COVID-19 vaccinations will begin next week in Cass County

  • COVID-19

   In a week when the news should have been about an approved vaccine to combat COVID-19 and when Cass County residents could expect to receive it, the news instead is about more than 155 new cases and the death of a 72-year-old male who died Saturday of the deadly virus. The latest death brings the county’s total number of deaths to 27 and raises to 1,401 cases the number being since April.
  County residents are, however, expected to begin receiving COVID-19 vaccinations sometime next week, according to Teresa Armstrong, Director of the Cass County Health Department.
   “Cass County was originally supposed to be among the first 50 counties to receive the vaccine, based on the state’s guidelines, but because of the higher priority placed on first line health care workers, that allocation has been redirected to the hospitals in our region,” Armstrong said.

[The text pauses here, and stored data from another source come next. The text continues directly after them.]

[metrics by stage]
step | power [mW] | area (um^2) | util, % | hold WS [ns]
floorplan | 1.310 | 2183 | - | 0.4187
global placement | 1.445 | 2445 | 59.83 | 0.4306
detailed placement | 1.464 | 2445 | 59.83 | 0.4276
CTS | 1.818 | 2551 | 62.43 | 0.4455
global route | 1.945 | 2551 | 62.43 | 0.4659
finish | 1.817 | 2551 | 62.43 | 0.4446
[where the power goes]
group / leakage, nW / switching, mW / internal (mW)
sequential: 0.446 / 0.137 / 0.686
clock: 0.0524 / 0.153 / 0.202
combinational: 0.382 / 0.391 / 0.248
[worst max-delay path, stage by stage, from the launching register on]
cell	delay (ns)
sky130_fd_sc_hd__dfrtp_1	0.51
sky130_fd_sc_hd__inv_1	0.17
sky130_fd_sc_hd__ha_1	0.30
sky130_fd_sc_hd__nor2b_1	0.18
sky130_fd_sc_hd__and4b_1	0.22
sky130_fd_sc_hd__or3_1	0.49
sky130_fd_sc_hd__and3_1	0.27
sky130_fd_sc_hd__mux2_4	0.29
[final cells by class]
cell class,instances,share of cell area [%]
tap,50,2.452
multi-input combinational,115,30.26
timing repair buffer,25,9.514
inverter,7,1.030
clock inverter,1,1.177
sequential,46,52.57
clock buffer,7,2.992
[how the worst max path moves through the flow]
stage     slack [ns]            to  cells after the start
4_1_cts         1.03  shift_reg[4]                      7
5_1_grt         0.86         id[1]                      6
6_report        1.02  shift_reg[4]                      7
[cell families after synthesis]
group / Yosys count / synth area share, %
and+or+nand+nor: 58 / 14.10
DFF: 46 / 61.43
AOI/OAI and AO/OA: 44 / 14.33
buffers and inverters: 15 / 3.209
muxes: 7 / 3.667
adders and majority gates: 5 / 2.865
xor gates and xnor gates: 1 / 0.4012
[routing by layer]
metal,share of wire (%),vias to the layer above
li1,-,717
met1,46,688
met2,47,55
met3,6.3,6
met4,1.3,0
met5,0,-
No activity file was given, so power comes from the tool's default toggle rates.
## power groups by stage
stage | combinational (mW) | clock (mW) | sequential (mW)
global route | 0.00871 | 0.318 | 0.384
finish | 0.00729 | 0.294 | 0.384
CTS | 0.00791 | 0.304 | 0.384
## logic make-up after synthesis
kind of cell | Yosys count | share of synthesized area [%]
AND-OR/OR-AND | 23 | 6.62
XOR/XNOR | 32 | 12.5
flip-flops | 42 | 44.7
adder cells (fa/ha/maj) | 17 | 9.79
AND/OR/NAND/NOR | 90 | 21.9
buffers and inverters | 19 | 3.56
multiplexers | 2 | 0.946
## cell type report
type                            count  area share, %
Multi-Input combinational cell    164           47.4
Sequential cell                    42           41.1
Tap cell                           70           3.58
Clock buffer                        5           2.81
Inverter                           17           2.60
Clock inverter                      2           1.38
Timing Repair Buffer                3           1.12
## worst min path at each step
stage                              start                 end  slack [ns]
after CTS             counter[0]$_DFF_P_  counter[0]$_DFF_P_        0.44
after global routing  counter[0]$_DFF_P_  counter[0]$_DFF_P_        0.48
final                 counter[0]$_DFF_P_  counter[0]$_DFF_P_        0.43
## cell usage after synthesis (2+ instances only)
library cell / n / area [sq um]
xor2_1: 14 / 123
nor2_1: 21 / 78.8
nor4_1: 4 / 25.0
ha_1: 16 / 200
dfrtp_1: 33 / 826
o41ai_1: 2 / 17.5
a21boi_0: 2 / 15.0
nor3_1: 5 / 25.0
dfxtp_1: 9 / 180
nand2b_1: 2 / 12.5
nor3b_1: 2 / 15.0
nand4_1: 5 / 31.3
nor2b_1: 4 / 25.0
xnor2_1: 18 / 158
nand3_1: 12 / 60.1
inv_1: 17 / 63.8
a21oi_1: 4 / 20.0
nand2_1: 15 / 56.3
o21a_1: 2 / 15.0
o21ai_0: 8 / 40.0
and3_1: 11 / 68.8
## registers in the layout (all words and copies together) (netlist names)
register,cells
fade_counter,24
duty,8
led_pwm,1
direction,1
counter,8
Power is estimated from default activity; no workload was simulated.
$ cat ./config.mk
export PLATFORM = sky130hd
export DESIGN_NAME = get_radian
export DESIGN_NICKNAME = get_radian
export VERILOG_FILES = /design/flow/design.v
export SDC_FILE = /design/flow/constraint.sdc
export NUM_CORES = 4
export LEC_CHECK = 1
export CORE_AREA = 10 10 70 70
export DIE_AREA = 0 0 80 80
$ cat ./constraint.sdc
current_design get_radian

set clk_period 1.2
set clk_io_pct 0.2

create_clock -name clk0 -period $clk_period

set non_clock_inputs [all_inputs -no_clocks]
set_input_delay [expr $clk_period * $clk_io_pct] -clock clk0 $non_clock_inputs
set_output_delay [expr $clk_period * $clk_io_pct] -clock clk0 [all_outputs]
$ cat ./run.sh
#!/bin/bash
# OpenROAD 26Q1-2900-gdf79404cd8, Yosys 0.63+post, stock flow scripts
make -C /OpenROAD-flow-scripts/flow DESIGN_CONFIG=/design/flow/config.mk WORK_HOME=/design/flow/orfs finish
$ cat ./design.v
module get_radian (
  input [4:0] address,
  output reg [15:0] data
);
    always @(*) begin
        case (address)
            4'd0:  data = 16'b1100100100001111;
            4'd1:  data = 16'b0111011010110001;
            4'd2:  data = 16'b0011111010110110;
            4'd3:  data = 16'b0001111111010101;
            4'd4:  data = 16'b0000111111111010;
            4'd5:  data = 16'b0000011111111111;
            4'd6:  data = 16'b0000001111111111;
            4'd7:  data = 16'b0000000111111111;
            4'd8:  data = 16'b0000000011111111;
            4'd9:  data = 16'b0000000001111111;
            4'd10: data = 16'b0000000000111111;
            4'd11: data = 16'b0000000000011111;
            4'd12: data = 16'b0000000000001111;
            4'd13: data = 16'b0000000000000111;
            4'd14: data = 16'b0000000000000011;
            4'd15: data = 16'b0000000000000001;
            default: data = 0;
        endcase
    end
endmodule
==> run summary <==
critical path fanouts, max = 4
Flop area = 0 um^2
Top Metal Used = met4
Top-area cell share = 16.3%
clkbuf count = 0
MaxCap Viol Count = 0
GRT overflow = 0
top cells by area = ha_1 16%, nor2_1 13%, buf_6 7.3%
# hold bufs at CTS = 0
run status = finished with violations
CP max stage delay = 0.17 ns
Comb area = 417 um^2
failing checks = negative setup slack
Final Max-Slew Violation Tally = 0
vias = 534
die area = 0.00640 mm^2
first-pass GRT wire length = 2720 um
First DRT Iteration DRCs = 14
Critical Path Start Type = input port
Metal-1 WL = 722 um
f_max = 735 MHz
final worst path period share = 113%
final wirelength = 1810 um
DR vias/cell = 3.90
peak supply drop = 0.0000692 V
Core ar. = 0.00342 mm^2
# DRC = 0
most frequent cell after synthesis = nor2_1
RSZ-0062 raised after global routing = yes
Setup violations, final = 14
layout cell share with drive strength beyond 1 = 81.3%
Critical path buffers and inverters = 4
routed length per instance = 13.2 um
final number of hold-violating endpoints = 0
Worst Hold Class = in -> out
Mapped Area = 307 um^2
DR WL met2 = 898 um
Pre-Place Util = 8.97%
Cell variety after synth = 23
die width = 80 um
post-route cell area = 926 um^2
worst path required time = 0.96 ns
final setup TNS = -1.28 ns
I/O pin count = 21
leakage = 0.425 nW
metal3 WL = 163 um
CP max stage cell = and2_4
Syn Area/Cell = 6.81 um^2
num sequential = 0
Final WS setup = -0.161 ns
crit end category = output pin
Detail Route Antenna Nets = 0
PortBufs = 21
top cell family by delay on the critical path = buffers and inverters
Log Warnings = 37
Yosys Instances = 45
number of global-route vias before repair = 514
Final min period = 1.36 ns
Die H = 80 um
sequential fraction of the synthesis area = 0%
Critical Path, Cell by Cell = buf_8 -> inv_6 -> ha_4 -> buf_4 -> nand2b_4 -> and2_4 -> nor3_4 -> buf_2
Yosys Chip Area = 307 um^2
initial antenna violation count = 0
synth cell count leaders = 11 x nor2_1, 4 x ha_1, 3 x a21oi_1, 3 x inv_1, 3 x nor4_1
fill count = 345
Max-slew headroom = 86.7%
RePlAce Congestion = 0.781
Power Density = 342 mW/mm^2
DP HPWL = 962 um
Slew @ Worst Pin = 0.199 ns
Setup CP Type = in -> out
row cnt = 21
router iterations before antenna repair = 4
largest net degree at the start of global routing = 8
CP Data Arrival Time = 1.12 ns
largest area contributor in the netlist = ha_1
area delta synth->final = 202%
placed cell area = 653 um^2
Synth warnings = 1
number of antenna diodes = 0
GRT Util Overall = 5.13%
Synth Instances = 45
## per-layer routing
layer  vias up  GRT usage (%)
met1       260           6.20
li1        253              -
met4         0              0
met2        19           9.23
met3         2           1.48
met5         -              0
## cell usage in the layout, fill, tap and decap left out, types with 2 or more instances in the layout
cell type and count:
buf_4 12, o22a_1 2, nor4_4 3, and3_1 2, ha_4 3, inv_4 2
buf_8 5, a21oi_2 2, buf_6 16, buf_2 17, nor2_4 3, nor2_1 7
## worst paths after layout
path                    from       to  slack [ns]  cells after the start
setup / recovery  address[0]  data[7]       -0.16                      8
hold / removal    address[2]  data[4]        0.82                      4
## final cells by class
class	instances	area share [%]
inverter	3	2.30
multi-input combinational	38	45.0
timing repair buffer	50	46.5
tap	46	6.22
## metrics by stage
stage	hold WS [ns]	instances	util (%)	power [mW]	setup slack, ns
after floorplan	0.497	45	-	0.0821	0.0141
after global placement	1.53	121	19.1	0.205	-1.03
after detailed placement	1.53	121	19.1	0.204	-1.02
after CTS	0.731	135	25.0	0.276	-0.181
after global routing	0.830	137	27.1	0.341	-0.212
final	0.818	137	27.1	0.317	-0.161
## tightest hold or removal path, stage by stage
cell      delay [ns]
buf_8           0.08
buf_4           0.10
a211oi_2        0.05
buf_2           0.11
## timing repair
item,in CTS,in global routing
setup endpoints to repair,16,16
setup buffers,14,3
gates resized,120,13
pin swaps,20,17
## power by group
part | switching (mW) | internal [mW] | leakage [nW] | total [mW]
sequential | 0 | 0 | 0 | 0
clock | 0 | 0 | 0 | 0
combinational | 0.133 | 0.183 | 0.425 | 0.317
total | 0.133 | 0.183 | 0.425 | 0.317
## cells by family (layout without fill, tap and decap cells)
family                   Yosys count  after routing  share of synthesized area, %
AND-OR/OR-AND                     10             10                          24.9
XOR/XNOR                           1              1                          2.86
adder cells (fa/ha/maj)            4              4                          16.3
buffers and inverters              7             53                          13.9
multiplexers                       2              2                          6.94
AND/OR/NAND/NOR                   21             21                          35.1
Power and IR drop assume default switching activity.
File: /design/flow/config.mk
export PLATFORM = sky130hd
export DESIGN_NAME = traffic_light_fsm
export DESIGN_NICKNAME = traffic_light_fsm
export VERILOG_FILES = /design/flow/design.v
export SDC_FILE = /design/flow/constraint.sdc
export NUM_CORES = 4
export LEC_CHECK = 1
export CORE_UTILIZATION = 40
File: /design/flow/constraint.sdc
current_design traffic_light_fsm

set clk_period 3.7
set clk_io_pct 0.2

create_clock -name clk0 -period $clk_period [get_ports {clk}]

set non_clock_inputs [all_inputs -no_clocks]
set_input_delay [expr $clk_period * $clk_io_pct] -clock clk0 $non_clock_inputs
set_output_delay [expr $clk_period * $clk_io_pct] -clock clk0 [all_outputs]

   When the vaccines become available in the county, the health department will follow the protocol established by the Illinois Department of Public Health to distribute the vaccines.
   Health care workers, like clinic staff, EMS, home health care and pharmacy workers will be on the first tier of recipients.  
   The next to be vaccinated will be other critical workforce personnel like police and firefighters, congregate home employees, teachers, food production workers and postal workers as vaccine becomes available, Armstrong said.
   “Getting people vaccinated will take some time,” she said. “We’ll only be allocated so many vaccines per week, but hopefully that allocation will increase every week.  “It’s not like we’re going to be able to walk into JBS with 2,000 vaccines anytime soon and take care of everyone at one time,” she said.
   With regard to nursing home staff and residents, vaccines at nursing homes will be administered by CVS or Walgreens.  The two pharmaceutical giants will have staff on site to provide vaccines to nursing home staff and residents.
   Armstrong said among the biggest challenges her department will face with the new vaccines is gaining public trust.  “Gaining public trust to take the vaccines is going to be a heavy lift,” she said.
   As far as the county’s weekly new case count is concerned, Armstrong said the rate of spread is still unacceptably high. “We’re seeing 25 or more cases per day,” she said, and that’s doing nothing to slow the spread of the disease.
   She also expressed concern about the rising number of cases being reported among grade school aged children. “We’re seeing a significant rise in our youth cases,” she said.  “Last week we had more than 30 youth cases, and that’s too high.”
   While the health department is still seeing cases linked to DOT Foods and JBS because of their high  number of employees, Armstrong can't definitively say there is a link between the new numbers being reported and the area's two largest employers.  
   Whether or not the exposure is occurring at the plant or in the home is very difficult to determine she said. At this point it’s hard to say if any new infections found at either plant are being transmitted there, or if that transmission is taking place in the home or public.
   We’re still working hard at contact tracing, and urging people to self -quarantine when they’re feeling ill, to continue wearing their masks, to maintain social distancing when out in public and continue to wash their hands frequently.
   Even though we have vaccines now, this isn’t going to go away overnight,” she said. “We’ve still got a lot of rough days ahead, and the best way of countering that is by wearing masks and following the protocols we’ve been actively involved in following."